Steven E. Hyman, a neuroscientist who has served as Harvard's provost through turbulent times and been a key architect of many of the university's most ambitious collaborative scientific ventures, announced today he will step down from his position at the end of the academic year.
Hyman, 58, has been provost for nearly a decade, helping steer Harvard through everything from the resignation of Larry Summers as president to the global financial crisis, which hit Harvard's endowment and disrupted plans to build a science complex in Allston. Now, he plans to focus on his scientific career by spending a sabbatical year at the Broad Institute -- a genomics research organization in Cambridge that is one example of the collaborative research efforts he helped build.
"I had intended to do this [job] for five years ... but things at Harvard were turbulent and complicated, and it seemed wrong to step away from this at times of difficulty," Hyman said in an interview. "Part of the timing now, besides the fact that 10 years is a good run, is that Harvard has weathered a lot of storms and has a very strong leadership team and strong president and is doing fine."

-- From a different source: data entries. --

File: config.mk
export PLATFORM = sky130hd
export DESIGN_NAME = check_parity_pitch_fsm
export DESIGN_NICKNAME = d
export VERILOG_FILES = /design/src/rtl/check_parity_pitch_fsm.sv
export SDC_FILE = /design/constraint.sdc
export NUM_CORES = 1
export LEC_CHECK = 0
export BUFFER_PORTS_ARGS = -buffer_cell sky130_fd_sc_hd__buf_2
export CAP_MARGIN = 5
export CORE_MARGIN = 1
export CORE_UTILIZATION = 48
export CTS_CLUSTER_SIZE = 20
export DETAILED_ROUTE_END_ITERATION = 10
export GPL_ROUTABILITY_DRIVEN = 0
export PLACE_DENSITY = 0.72
export SLEW_MARGIN = 20
export SYNTH_ARGS = -nofsm -noshare
export SYNTH_HDL_FRONTEND = slang
export SYNTH_SLANG_ARGS = --single-unit
File: constraint.sdc
create_clock -name clk -period 1.67 [get_ports clk]
set_input_delay 0.2505 -clock clk [delete_from_list [all_inputs] [get_ports clk]]
set_output_delay 0.2505 -clock clk [all_outputs]
set_load 0.05 [all_outputs]
File: src/rtl/check_parity_pitch_fsm.sv
// check_parity_pitch_fsm: decoder-side pitch parity check over pitch_index[N_BITS+1:2],
// serial one-bit-per-cycle start/done FSM; sum[0]=1 flags a bad pitch.
module check_parity_pitch_fsm #(
    parameter int N_BITS = 6
) (
    input  logic        clk,
    input  logic        reset,
    input  logic        start,
    input  logic [15:0] pitch_index,
    input  logic [15:0] parity,
    output logic        done,
    output logic        busy,
    output logic [15:0] sum
);
    localparam int CW = $clog2(N_BITS + 1);
    typedef enum logic [2:0] {S_IDLE, S_INIT, S_LOOP, S_PAR, S_DONE} state_t;
    state_t r_state, w_next;
    logic [15:0] r_pitch, r_parity, r_temp, r_acc, r_sum;
    logic [CW-1:0] r_cnt;
    logic r_done, r_busy;
    logic w_last;
    assign w_last = r_cnt == CW'(N_BITS - 1);
    assign done = r_done;
    assign busy = r_busy;
    assign sum = r_sum;
    always_ff @(posedge clk or negedge reset) begin
        if (!reset) r_state <= S_IDLE;
        else r_state <= w_next;
    end
    always_comb begin
        w_next = r_state;
        case (r_state)
            S_IDLE: w_next = start ? S_INIT : S_IDLE;
            S_INIT: w_next = S_LOOP;
            S_LOOP: w_next = w_last ? S_PAR : S_LOOP;
            S_PAR:  w_next = S_DONE;
            S_DONE: w_next = start ? S_DONE : S_IDLE;
            default: w_next = S_IDLE;
        endcase
    end
    always_ff @(posedge clk or negedge reset) begin
        if (!reset) begin
            r_pitch  <= '0;
            r_parity <= '0;
            r_temp   <= '0;
            r_acc    <= '0;
            r_sum    <= '0;
            r_cnt    <= '0;
            r_done   <= 1'b0;
            r_busy   <= 1'b0;
        end else begin
            case (r_state)
                S_IDLE: begin
                    if (start) begin
                        r_pitch  <= pitch_index;
                        r_parity <= parity;
                        r_busy   <= 1'b1;
                    end
                end
                S_INIT: begin
                    r_temp <= r_pitch >> 1;
                    r_acc  <= 16'd1;
                    r_cnt  <= '0;
                end
                // temp[1] is the bit that (temp >> 1) exposes at position 0
                S_LOOP: begin
                    r_temp <= r_temp >> 1;
                    r_acc  <= r_acc + {15'd0, r_temp[1]};
                    r_cnt  <= r_cnt + 1'b1;
                end
                S_PAR: begin
                    r_sum  <= (r_acc + r_parity) & 16'h0001;
                    r_done <= 1'b1;
                    r_busy <= 1'b0;
                end
                S_DONE: begin
                    if (!start) r_done <= 1'b0;
                end
                default: ;
            endcase
        end
    end
endmodule

==> metrics.txt, run 1 <==
synth-to-layout area growth 10.5%; fmax 681 MHz; Core Util, Final 0.568; H-tree Lvls 2; Hold Path Stages 2; ANT cells 0; vias in the first global route 1405; worst-path fanout max 15; status finished, final reports clean; Avg Cell Area, Syn 10.7 µm²; Worst-Skew Late Latency 0.29 ns; Hold Crit Class in -> reg; final wirelength 4020 µm; CTS Sinks 39; vias per cell 5.71; Clock Tree Buf Depth 2; die area 0.00471 mm²; R2R depth 3; Ports 53; post-route setup slack 0.202 ns; Critical Path RT 1.85 ns; Post-CTS Resized 0; pin count of the biggest net entering global routing 22; RSZ-0062 raised after global routing no; P_leak 1.04 nW; Layout Skew 0.00660 ns; path type of the worst setup path reg -> reg; worst reg2reg path startpoint r_state[1]$_DFF_PN0_; DR iter-0 viols 100; Total GRT Usage 0.197; Clk Tree Root Cell clkbuf_8; multi-input logic area 970 µm²; Setup Total Neg Slack 0 ns; residual DRC count 0; Final Hold Viols 0; hold path start pitch_index[2]; clock slew at reported path FFs 0.08 ns; FF+latch count, synth 39; iteration count of the initial detailed-routing pass 4; routed via count 1552; Synth cell types 39; fillcell total 355; die width 68.6 µm; VDD IR max 0.942 mV; Rows 23; CTS Buf Count 5; Hold Path End r_pitch[2]$_DFFE_PN0P_; core footprint 0.00414 mm²; Finished Cell Area 0.00235 mm²; Overflow after GRT 0; Wirelength per Cell 14.8 µm; Routed Antenna Nets 0; pwr/cell area 2100 mW/mm²; Port Buffers 20; DP Wirelength 2660 µm; Die H 68.6 µm; max_cap viols 0; Max Slew Vio Count 0; Cell Area, Placed 0.00223 mm²; fin crit share 0.879; Initial Util 0.514; crit path time final 1.47 ns; Arrival @ worst endpoint 1.65 ns; Ys Warns 0; register area share after synthesis 0.458; Non-Filler Instances 272; Setup WS pre-CTS 0.212 ns; layout cell share with drive strength beyond 1 0.311; initial antenna violation count 0; Worst Setup Start Kind register; CTS tree done; cell area after synthesis 0.00213 mm²; final setup fails 0; FF-to-FF setup slack 0.20 ns; Cells after DPL 263; Final Net Count 258; register area 976 µm²; first-pass GRT wire length 6620 µm; crit end category register; r2r endpoint r_pitch[11]$_DFFE_PN0P_; synthesized instance count 200
sequential cells by signal, indices dropped and copies added (netlist names):
name      flops
r_parity      1
r_acc         1
sum           1
r_state       3
r_temp       14
r_cnt         3
r_pitch      14
done          1
busy          1
kinds of logic after synthesis:
family / synth area share
compound gates: 0.226
xor+xnor: 0.00411
fa+ha+maj: 0.0117
buf+inv: 0.112
flops: 0.458
mux: 0.102
other cells: 0.00176
simple gates: 0.0852
cell usage in the layout (no fill, tap or decap), types with 5 or more instances in the layout:
cell      instances
a21oi_1          21
buf_2            20
buf_4            10
clkbuf_8          6
conb_1           15
dfrtp_1          39
inv_1             5
mux2_2            5
mux2_4           10
nor2_1           27
o21ai_0           8
o221a_2          12
o32a_1           12
critical path: stages, from the launching register on:
cell	delay, ns
dfrtp_1	0.44
nor2_2	0.15
and3_4	0.40
mux2_2	0.37
layout make-up:
cell class | count | share of cell area
clock inverter | 2 | 0.0149
tap | 50 | 0.0266
sequential | 39 | 0.415
clock buffer | 6 | 0.0351
timing repair buffer | 32 | 0.0872
inverter | 6 | 0.00957
multi-input combinational | 137 | 0.412
cell usage after synthesis:
| library cell | count | area share |
|---|---|---|
| a211oi_1 | 1 | 0.0035 |
| o32ai_1 | 1 | 0.0041 |
| o31ai_1 | 1 | 0.0035 |
| inv_1 | 5 | 0.0088 |
| o22ai_1 | 1 | 0.0029 |
| mux2_4 | 10 | 0.070 |
| o221a_2 | 12 | 0.063 |
| o21ai_1 | 1 | 0.0023 |
| nand4bb_1 | 1 | 0.0053 |
| and2_1 | 1 | 0.0029 |
| nor2b_1 | 1 | 0.0029 |
| and3_1 | 1 | 0.0029 |
| ha_1 | 2 | 0.012 |
| a32o_1 | 1 | 0.0047 |
| nor2_1 | 27 | 0.048 |
| a22oi_1 | 2 | 0.0070 |
| nand2b_1 | 1 | 0.0029 |
| conb_1 | 1 | 0.0018 |
| buf_1 | 1 | 0.0018 |
| nor2_2 | 1 | 0.0029 |
| and3_4 | 1 | 0.0053 |
| nor3_1 | 2 | 0.0047 |
| buf_4 | 16 | 0.056 |
| dfrtp_1 | 39 | 0.46 |
| nand2_1 | 2 | 0.0035 |
| buf_2 | 10 | 0.023 |
| inv_2 | 1 | 0.0018 |
| nor4b_1 | 1 | 0.0041 |
| a31oi_1 | 1 | 0.0029 |
| a21oi_1 | 21 | 0.049 |
| o32a_1 | 12 | 0.056 |
| a21o_1 | 1 | 0.0035 |
| o21a_1 | 1 | 0.0035 |
| clkbuf_1 | 2 | 0.0035 |
| buf_6 | 3 | 0.016 |
| mux2_2 | 5 | 0.026 |
| xnor2_1 | 1 | 0.0041 |
| o21ai_0 | 8 | 0.019 |
| mux2i_1 | 1 | 0.0047 |
power breakdown:
group	total (mW)	internal (mW)	switching, mW
Clock	0.815	0.483	0.331
Combinational	2.34	1.18	1.17
Sequential	1.79	1.41	0.385
layer usage:
| layer | GRT usage | wire length (µm) | vias to the layer above |
|---|---|---|---|
| li1 | - | - | 740 |
| met1 | 0.273 | 1890 | 745 |
| met2 | 0.286 | 1820 | 60 |
| met3 | 0.0461 | 236 | 7 |
| met4 | 0.0990 | 73 | 0 |
| met5 | 0 | 0 | - |
stage by stage:
step,total power [mW],hold slack (ns)
after detailed placement,4.14,0.219
final,4.95,0.181
after floorplan,3.71,-0.0451
after global routing,5.29,0.176
after global placement,4.07,0.221
after CTS,4.97,0.172
worst max-delay path by stage:
| stage | startpoint | to | slack [ns] | depth (start not counted) |
|---|---|---|---|---|
| after floorplan | r_state[0]$_DFF_PN0_ | r_parity[0]$_DFFE_PN0P_ | 0.30 | 5 |
| after global placement | r_state[1]$_DFF_PN0_ | r_pitch[12]$_DFFE_PN0P_ | 0.21 | 3 |
| after detailed placement | r_state[1]$_DFF_PN0_ | r_pitch[11]$_DFFE_PN0P_ | 0.21 | 3 |
| after CTS | r_state[1]$_DFF_PN0_ | r_pitch[11]$_DFFE_PN0P_ | 0.19 | 3 |
| after global routing | r_state[1]$_DFF_PN0_ | r_pitch[11]$_DFFE_PN0P_ | 0.12 | 3 |
| final | r_state[1]$_DFF_PN0_ | r_pitch[11]$_DFFE_PN0P_ | 0.20 | 3 |
timing repair:
item | CTS | global route
hold buffers | 1 | 0
buffers inserted | 0 | 0
endpoints found under the hold margin | 18 | 0
Power figures use the tool's default switching activity.
==> inputs of run 2 (changes only) <==
Settings changed: CORE_ASPECT_RATIO set to 0.8.
==> run 2 against run 1 <==
Net effect: final cell count increased by 2.6%; design area increased by 0.16%; flip-flop and latch count unchanged; maximum frequency decreased by 1.1%; clock skew increased by 0.0050 ns; clock-buffer cell count decreased by 1; combinational power about the same; register-to-register slack got worse by 0.02 ns; core utilization decreased by 1.1 points; global-route usage decreased by 0.20 points; clock power decreased by 2%; critical endpoint is now r_temp[9]$_DFFE_PN0P_; largest cell class unchanged; largest power group unchanged.
==> metrics.txt, run 2 (synthesis gave the netlist of run 1 again) <==
status finished, final reports clean (unchanged); Final Hold Viols 0 (unchanged); fillcell total 367 (was 355); Comb power frac 0.479 (was 0.473); Non-Filler Instances 279 (was 272); worst reg2reg path startpoint r_state[1]$_DFF_PN0_ (unchanged); register area 976 µm² (unchanged); pwr/cell area 2100 mW/mm² (about the same); CTS Sinks 39 (unchanged); Port Buffers 20 (unchanged); H-tree Lvls 2 (unchanged); Total GRT Usage 0.195 (was 0.197); Cells after DPL 270 (was 263); Final Net Count 258 (unchanged); DR iter-0 viols 111 (was 100); Wirelength per Cell 14.9 µm (was 14.8 µm); routed via count 1557 (was 1552); residual DRC count 0 (unchanged); Int Pwr 3.03 mW (was 3.07 mW); most common cell after layout, fill and taps aside dfrtp_1 (unchanged); Rows 21 (was 23); path type of the worst setup path reg -> reg (unchanged); DP Wirelength 2670 µm (was 2660 µm); Hold Crit Class in -> reg (unchanged); die width 76.5 µm (was 68.6 µm); Critical Path RT 1.90 ns (was 1.85 ns); pin count of the biggest net entering global routing 27 (was 22); layout cell share with drive strength beyond 1 0.311 (unchanged); CTS Buf Count 5 (unchanged); fin crit share 0.889 (was 0.879); most frequent cells in the layout dfrtp_1 (39), nor2_1 (27), a21oi_1 (21) (unchanged); Layout Skew 0.0116 ns (was 0.00660 ns); Worst-Skew Late Latency 0.30 ns (was 0.29 ns); CP Launch Point r_state[1]$_DFF_PN0_ (unchanged); post-CTS setup buffers 0 (unchanged); Largest regs r_pitch x14, r_temp x14 (unchanged); core footprint 0.00423 mm² (was 0.00414 mm²); P_leak 1.04 nW (about the same); initial antenna violation count 0 (unchanged); hold path start pitch_index[3] (was pitch_index[2]); smallest hold slack 0.176 ns (was 0.181 ns); synth-to-layout area growth 10.6% (was 10.5%); Worst Setup Start Kind register (unchanged); VDD IR max 0.926 mV (was 0.942 mV); final wirelength 4150 µm (was 4020 µm); Overflow after GRT 0 (unchanged); Die H 61.6 µm (was 68.6 µm); iteration count of the initial detailed-routing pass 4 (unchanged); vias per cell 5.58 (was 5.71); Arrival @ worst endpoint 1.72 ns (was 1.65 ns); Psw 1.92 mW (was 1.88 mW); RSZ-0062 raised after global routing no (unchanged); Initial Util 0.504 (was 0.514); fmax 674 MHz (was 681 MHz); crit path time final 1.48 ns (was 1.47 ns); Max Slew Vio Count 0 (unchanged); Flop pwr share 0.359 (was 0.362); Routed Antenna Nets 0 (unchanged); worst-path fanout max 13 (was 15); first-pass GRT wire length 6880 µm (was 6620 µm); switch share 0.388 (was 0.380); clock network power share 0.162 (was 0.165); multi-input logic area 970 µm² (unchanged); CTS tree done (unchanged); Clock Tree Buf Depth 2 (unchanged); Ports 53 (unchanged); die area 0.00471 mm² (about the same); ANT cells 0 (unchanged); Clk Tree Root Cell clkbuf_8 (unchanged); crit end category register (unchanged); final setup fails 0 (unchanged); clock slew at reported path FFs 0.09 ns (was 0.08 ns); Setup Total Neg Slack 0 ns (unchanged); max_cap viols 0 (unchanged); vias in the first global route 1387 (was 1405)
==> run 2: changes by cell type in the layout (fill, tap and decap cells not counted), sizes merged <==
cell and change:
clkbuf -1, clkinv +1
==> run 2: critical path: stages (launching register included) <==
cell	delay, ns
dfrtp_1	0.43
buf_4	0.19
nand2_1	0.38
o32a_1	0.24
o221a_2	0.17
==> run 2: timing repair <==
item,CTS,global route
resized for setup,0,0
hold endpoints to repair,17,0
hold buffers,1,0
==> run 2: area by class of cell <==
cell class | count | share of cell area
Clock buffer | 5 | 0.0292
Clock inverter | 3 | 0.0186
Inverter | 6 | 0.00955
Multi-Input combinational cell | 137 | 0.411
Sequential cell | 39 | 0.414
Tap cell | 57 | 0.0303
Timing Repair Buffer | 32 | 0.0870
==> run 2: layer usage <==
layer  up-vias  routed length, µm  GRT usage
met5         -                  0          0
met4         0                 65     0.0879
met3         7                156     0.0504
met2        36               1870      0.295
met1       766               2060      0.268
li1        748                  -          -
==> run 2: worst paths after layout <==
path / to / slack [ns] / depth (start not counted)
worst max register to register: r_temp[9]$_DFFE_PN0P_ / 0.19 / 4
max in group asynchronous: r_pitch[13]$_DFFE_PN0P_ / 0.79 / 3
worst max-delay path: r_temp[9]$_DFFE_PN0P_ / 0.19 / 4
min in group asynchronous: r_temp[1]$_DFFE_PN0P_ / 0.42 / 2
worst min register to register: r_pitch[12]$_DFFE_PN0P_ / 0.52 / 1
worst min-delay path: r_pitch[3]$_DFFE_PN0P_ / 0.18 / 2
==> run 2: metrics by stage <==
step | power (mW) | utilization | worst slack (ns) | area [µm²]
2_1_floorplan | 3.71 | - | 0.295 | 2180
3_3_place_gp | 4.08 | 0.528 | 0.220 | 2230
3_5_place_dp | 4.14 | 0.528 | 0.218 | 2230
4_1_cts | 4.96 | 0.557 | 0.185 | 2360
5_1_grt | 5.29 | 0.557 | 0.101 | 2360
6_report | 4.94 | 0.557 | 0.186 | 2360
==> run 2: power groups by stage <==
stage	clock network (mW)	logic (mW)	registers [mW]
after global placement	0	2.31	1.77
after global routing	0.851	2.61	1.83
final	0.801	2.37	1.77
after CTS	0.813	2.37	1.77
after floorplan	0	1.94	1.78
after detailed placement	0	2.36	1.78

The search for a new provost will begin next year. Hyman noted that one challenge for his successor will be the ongoing work of breaking down barriers that have cordoned off scientific and medical researchers into different silos. Hyman was involved in the launch of prominent interdisciplinary research efforts, including the Wyss Institute for Biologically Inspired Engineering, the Harvard Stem Cell Institute, the Ragon Institute of Massachusetts General Hospital, MIT, and Harvard, and the Broad.

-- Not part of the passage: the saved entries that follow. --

File: src/rtl/vga_sync_gen.sv
// VGA raster timing: pixel-rate divider, x/y scan counters,
// registered sync/blank decode and a per-frame strobe.
module vga_sync_gen #(
  parameter int CLK_DIV   = 4,
  parameter int H_DISPLAY = 640,
  parameter int H_FRONT   = 16,
  parameter int H_SYNC    = 96,
  parameter int H_BACK    = 48,
  parameter int V_DISPLAY = 480,
  parameter int V_FRONT   = 10,
  parameter int V_SYNC    = 2,
  parameter int V_BACK    = 33
) (
  input  logic       clk,
  input  logic       reset,
  output logic [9:0] x,
  output logic [9:0] y,
  output logic       p_tick,
  output logic       video_on,
  output logic       hsync,
  output logic       vsync,
  output logic       frame_start
);

  localparam int H_TOTAL = H_DISPLAY + H_FRONT + H_SYNC + H_BACK;
  localparam int V_TOTAL = V_DISPLAY + V_FRONT + V_SYNC + V_BACK;

  localparam logic [3:0] DIV_M1 = 4'(CLK_DIV - 1);
  localparam logic [9:0] HT_M1  = 10'(H_TOTAL - 1);
  localparam logic [9:0] VT_M1  = 10'(V_TOTAL - 1);
  localparam logic [9:0] HD     = 10'(H_DISPLAY);
  localparam logic [9:0] VD     = 10'(V_DISPLAY);
  localparam logic [9:0] HS_LO  = 10'(H_DISPLAY + H_FRONT);
  localparam logic [9:0] HS_HI  = 10'(H_DISPLAY + H_FRONT + H_SYNC);
  localparam logic [9:0] VS_LO  = 10'(V_DISPLAY + V_FRONT);
  localparam logic [9:0] VS_HI  = 10'(V_DISPLAY + V_FRONT + V_SYNC);

  logic [3:0] div;
  logic [3:0] div_nxt;
  logic [9:0] x_nxt;
  logic [9:0] y_nxt;
  logic       x_wrap;
  logic       y_wrap;
  logic       wrap_all;

  always_comb begin
    p_tick   = (div == DIV_M1) && !reset;
    x_wrap   = (x == HT_M1);
    y_wrap   = (y == VT_M1);
    wrap_all = p_tick && x_wrap && y_wrap;
    div_nxt  = (div == DIV_M1) ? 4'd0 : div + 4'd1;
    x_nxt    = x;
    y_nxt    = y;
    if (p_tick) begin
      x_nxt = x_wrap ? 10'd0 : x + 10'd1;
      if (x_wrap)
        y_nxt = y_wrap ? 10'd0 : y + 10'd1;
    end
  end

  // Decode from next-state counts so the flags line up with x/y.
  always_ff @(posedge clk) begin
    if (reset) begin
      div         <= '0;
      x           <= '0;
      y           <= '0;
      hsync       <= 1'b1;
      vsync       <= 1'b1;
      video_on    <= 1'b0;
      frame_start <= 1'b0;
    end else begin
      div         <= div_nxt;
      x           <= x_nxt;
      y           <= y_nxt;
      hsync       <= !(x_nxt >= HS_LO && x_nxt < HS_HI);
      vsync       <= !(y_nxt >= VS_LO && y_nxt < VS_HI);
      video_on    <= (x_nxt < HD) && (y_nxt < VD);
      frame_start <= wrap_all;
    end
  end

endmodule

The greatest challenge of his tenure as provost has been the recent financial turmoil, Hyman said. Another major issue has been the issue of diversity among faculty, which rose to a pitch after Summers made controversial comments in 2005 about the reason for the gender gap in math and science. Hyman noted that there has been progress -- a burgeoning pipeline of women in the life sciences, and finally a tenured woman math professor, but that it has been slow.
In his next step, Hyman hopes now to think deeply about what areas of science he can make the greatest contribution in. He is particularly drawn to the efforts to use the powerful tools of genomics to probe the biological mechanism of diseases such as autism, schizophrenia, and bipolar disorder -- and point the way to new treatments.
"He has spurred fresh thinking and important initiatives in areas ranging from the sciences to the humanities, from the museums to the libraries," Harvard President Drew Faust said in a statement. "In all of these areas and more, he has approached his role with intelligence, passion, and wit, and with a devotion to the highest academic standards."